Ok, I know, it’s been two fiction books and now I totally owe you a non-fiction one. And I’m halfway through a biography of Winston Churchill and everything, except that…well…fantasy novels are like crack to me. No jokes. I start one, and then until I’m finished it (usually 900 pages later) I can’t think about anything else. This is why I don’t read them, because I can’t seem to convince myself that anything else actually needs to get done because I left the characters in peril and I need to see how they get out of it.
So I think I’m being objective when I say this book is well-written, but who knows? All this skirling of the wind and riding out of armies tends to mess with you. Maybe I’ve been magicked. H’anyways, the story is amazing. It takes a bit of getting into, since (as always) there’s about eight thousand characters, half of them suitably main, and they all have names like Renly Baratheon and Daenerys Targaryens and if two people aren’t related by blood then they’re related by marriage, and that’s always of utmost importance. Fortunately, Martin supplies an appendix listing everyone’s house and progeny and so forth for when you get stuck.
This is the first book in a series (who’s surprised?) so there’s about eight plot lines going on, only two or three of which are (quasi)resolved by the end. I’m putting off summarizing the plot, because what am I going to say? Um….welcome to the Seven Kingdoms, where trouble is a-brewin’? Erm…Lord Eddard Stark rides off to serve as the Hand of the King, the former Hand having mysteriously died/been murdered by the queen/the queen’s brother/his own squire? Meanwhile, Stark’s bastard son heads north to serve at the Wall as part of the Night Watch, the only thing keeping The Others from invading the Seven Kingdoms (the Thin Black Line, if you will). And in a far-off land, the children of the former King whom the current King slayed are amassing an army of sweaty horse-people to take back their kingdom. Meanwhile, back at the ranch, treachery and double-dealing abound! The king’s heir is a nancy-boy! His wife and brother-in-law are lovers! There are wolves!

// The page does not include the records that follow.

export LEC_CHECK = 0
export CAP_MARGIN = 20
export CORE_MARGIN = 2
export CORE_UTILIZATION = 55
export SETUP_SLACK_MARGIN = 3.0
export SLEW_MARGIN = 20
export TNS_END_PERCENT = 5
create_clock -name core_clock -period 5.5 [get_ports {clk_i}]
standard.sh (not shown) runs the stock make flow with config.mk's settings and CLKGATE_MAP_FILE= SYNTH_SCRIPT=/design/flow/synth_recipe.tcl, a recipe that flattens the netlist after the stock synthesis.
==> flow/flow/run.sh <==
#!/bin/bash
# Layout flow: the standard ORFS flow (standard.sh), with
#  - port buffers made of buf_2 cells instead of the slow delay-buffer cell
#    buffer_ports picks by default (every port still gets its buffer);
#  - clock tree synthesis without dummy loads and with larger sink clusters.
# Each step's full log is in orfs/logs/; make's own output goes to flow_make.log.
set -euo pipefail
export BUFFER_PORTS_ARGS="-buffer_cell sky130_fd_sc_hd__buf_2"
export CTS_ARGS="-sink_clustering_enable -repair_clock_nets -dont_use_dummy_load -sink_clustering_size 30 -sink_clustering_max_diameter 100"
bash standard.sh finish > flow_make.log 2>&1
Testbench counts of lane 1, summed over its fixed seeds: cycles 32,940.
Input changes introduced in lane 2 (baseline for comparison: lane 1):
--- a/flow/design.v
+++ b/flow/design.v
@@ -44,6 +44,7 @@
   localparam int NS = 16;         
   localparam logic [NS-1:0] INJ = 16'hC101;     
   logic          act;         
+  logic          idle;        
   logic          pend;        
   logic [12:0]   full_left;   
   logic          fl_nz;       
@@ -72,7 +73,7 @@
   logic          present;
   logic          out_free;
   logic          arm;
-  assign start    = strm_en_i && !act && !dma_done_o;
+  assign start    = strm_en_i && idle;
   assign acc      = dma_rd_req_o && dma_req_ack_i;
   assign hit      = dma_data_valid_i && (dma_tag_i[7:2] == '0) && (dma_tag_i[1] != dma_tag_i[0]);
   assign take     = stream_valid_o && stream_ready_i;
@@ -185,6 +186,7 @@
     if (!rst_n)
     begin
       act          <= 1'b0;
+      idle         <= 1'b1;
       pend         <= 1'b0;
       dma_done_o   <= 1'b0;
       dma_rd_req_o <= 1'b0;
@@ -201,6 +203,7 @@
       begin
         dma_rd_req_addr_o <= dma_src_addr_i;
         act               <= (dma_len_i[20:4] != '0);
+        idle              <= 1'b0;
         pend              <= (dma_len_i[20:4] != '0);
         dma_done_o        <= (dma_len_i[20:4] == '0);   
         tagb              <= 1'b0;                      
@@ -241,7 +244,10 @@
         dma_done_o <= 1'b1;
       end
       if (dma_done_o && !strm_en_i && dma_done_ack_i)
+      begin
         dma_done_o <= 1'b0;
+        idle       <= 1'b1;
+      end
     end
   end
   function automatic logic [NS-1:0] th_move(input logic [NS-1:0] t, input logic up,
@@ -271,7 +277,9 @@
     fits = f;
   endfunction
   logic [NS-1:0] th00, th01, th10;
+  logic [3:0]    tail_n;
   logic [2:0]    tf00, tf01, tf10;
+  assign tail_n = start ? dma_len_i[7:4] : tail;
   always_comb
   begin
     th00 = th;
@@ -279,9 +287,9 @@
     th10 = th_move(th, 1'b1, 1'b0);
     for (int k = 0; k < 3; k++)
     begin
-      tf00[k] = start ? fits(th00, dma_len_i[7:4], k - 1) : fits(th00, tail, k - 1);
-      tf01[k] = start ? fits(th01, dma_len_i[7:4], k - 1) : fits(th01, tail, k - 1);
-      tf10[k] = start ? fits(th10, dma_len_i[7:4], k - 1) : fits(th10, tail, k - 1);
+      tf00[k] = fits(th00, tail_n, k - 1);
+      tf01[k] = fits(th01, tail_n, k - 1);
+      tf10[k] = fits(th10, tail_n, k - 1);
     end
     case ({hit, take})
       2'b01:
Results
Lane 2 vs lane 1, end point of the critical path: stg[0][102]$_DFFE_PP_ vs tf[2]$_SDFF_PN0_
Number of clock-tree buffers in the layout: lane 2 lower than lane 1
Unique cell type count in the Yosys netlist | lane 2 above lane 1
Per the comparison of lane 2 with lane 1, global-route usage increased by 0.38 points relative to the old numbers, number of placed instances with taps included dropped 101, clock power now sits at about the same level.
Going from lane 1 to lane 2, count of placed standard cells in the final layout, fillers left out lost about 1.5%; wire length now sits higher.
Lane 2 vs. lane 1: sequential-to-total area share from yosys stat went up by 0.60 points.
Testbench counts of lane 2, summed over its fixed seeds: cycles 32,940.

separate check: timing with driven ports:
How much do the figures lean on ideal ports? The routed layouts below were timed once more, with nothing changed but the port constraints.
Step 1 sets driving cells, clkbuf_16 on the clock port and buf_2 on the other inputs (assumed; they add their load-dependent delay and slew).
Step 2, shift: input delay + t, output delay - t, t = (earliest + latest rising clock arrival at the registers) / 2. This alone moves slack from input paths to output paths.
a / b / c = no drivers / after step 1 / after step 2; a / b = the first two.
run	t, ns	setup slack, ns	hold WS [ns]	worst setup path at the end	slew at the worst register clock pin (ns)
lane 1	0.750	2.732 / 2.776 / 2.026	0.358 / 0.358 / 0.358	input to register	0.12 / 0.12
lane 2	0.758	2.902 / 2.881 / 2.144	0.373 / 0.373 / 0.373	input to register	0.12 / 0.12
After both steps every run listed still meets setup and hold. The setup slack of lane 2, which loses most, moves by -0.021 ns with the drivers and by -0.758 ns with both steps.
Source: an optimization exercise on an open RTL-to-GDS flow (aim: a short achievable clock period and few clock cycles). Production flows keep margins and buffers that such runs may drop. The RTL was checked by simulation tests, not by an equivalence proof against the original design. Power is estimated from default activity; no workload was simulated.

$ cat flow/run.sh
#!/bin/bash
# synth_recipe.tcl (not shown) runs the flow's synth.tcl, then flattens the netlist and writes it again
# the make line also repeats each setting of config.mk as NAME=value (left out here)
make -C /OpenROAD-flow-scripts/flow DESIGN_CONFIG=/design/flow/config.mk WORK_HOME=/design/flow/orfs CLKGATE_MAP_FILE= SYNTH_SCRIPT=/design/flow/synth_recipe.tcl finish
$ cat flow/config.mk
export PLATFORM = sky130hd
export DESIGN_NAME = mips_core
export DESIGN_NICKNAME = mips_core
export VERILOG_FILES = /design/flow/design.v
export SDC_FILE = /design/flow/constraint.sdc
export NUM_CORES = 4
export LEC_CHECK = 0
export CAP_MARGIN = 20
export CORE_MARGIN = 2
export CORE_UTILIZATION = 40
export SLEW_MARGIN = 20
$ cat flow/constraint.sdc
create_clock -name core_clock -period 7.0 [get_ports {clock}]
set_input_delay 1.4000 -clock core_clock [delete_from_list [all_inputs] [get_ports {clock}]]
set_output_delay 1.4000 -clock core_clock [all_outputs]
set_load 0.01 [all_outputs]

Martin, while feeding me everything I need from a fantasy novel, doesn’t rely so heavily on tired old tropes that I feel like I’m re-reading everything on my fantasy shelf all at once. Each chapter is given over to one character at a a time, which helps keep them sorted and is also terribly exciting, because when you see ‘Bran’ as the chapter heading, you’re thinking, ‘Oooh! When we last left Bran, he knew something he shouldn’t know, and had been pushed from a roof for it! Does he die? Does he live? Does he spill the beans?’ There are, as always, the noble stalwarts and the through-and-through bad’uns, but there are a fair number of characters whose loyalties I can’t even now figure out. And I’m not sure I ever will, even in the next 2000-odd pages or so.
Whew. I know I’m forgetting something important, but I’m exhausted. This book has eaten up all my spare minutes for the past week, and I’m not even going to look at books 2 and 3 (apparently book 4 is on its way) until I have a clear week ahead of me (i.e. this summer). I’m praying this doesn’t become a 12-book series, because I’m not sure I can handle it. I don’t eat. I don’t sleep. I don’t get my homework done. I don’t even think about showering.
Ok, so if fantasy isn’t your thing, probably steer clear of this one for the usual reasons (it’s long, it’s complicated, you’ll snigger at the things I love and think less of me). But if you love you some warriors and maidens and clashes of honor and fates hanging perilously in the balance, then why have you not read this already?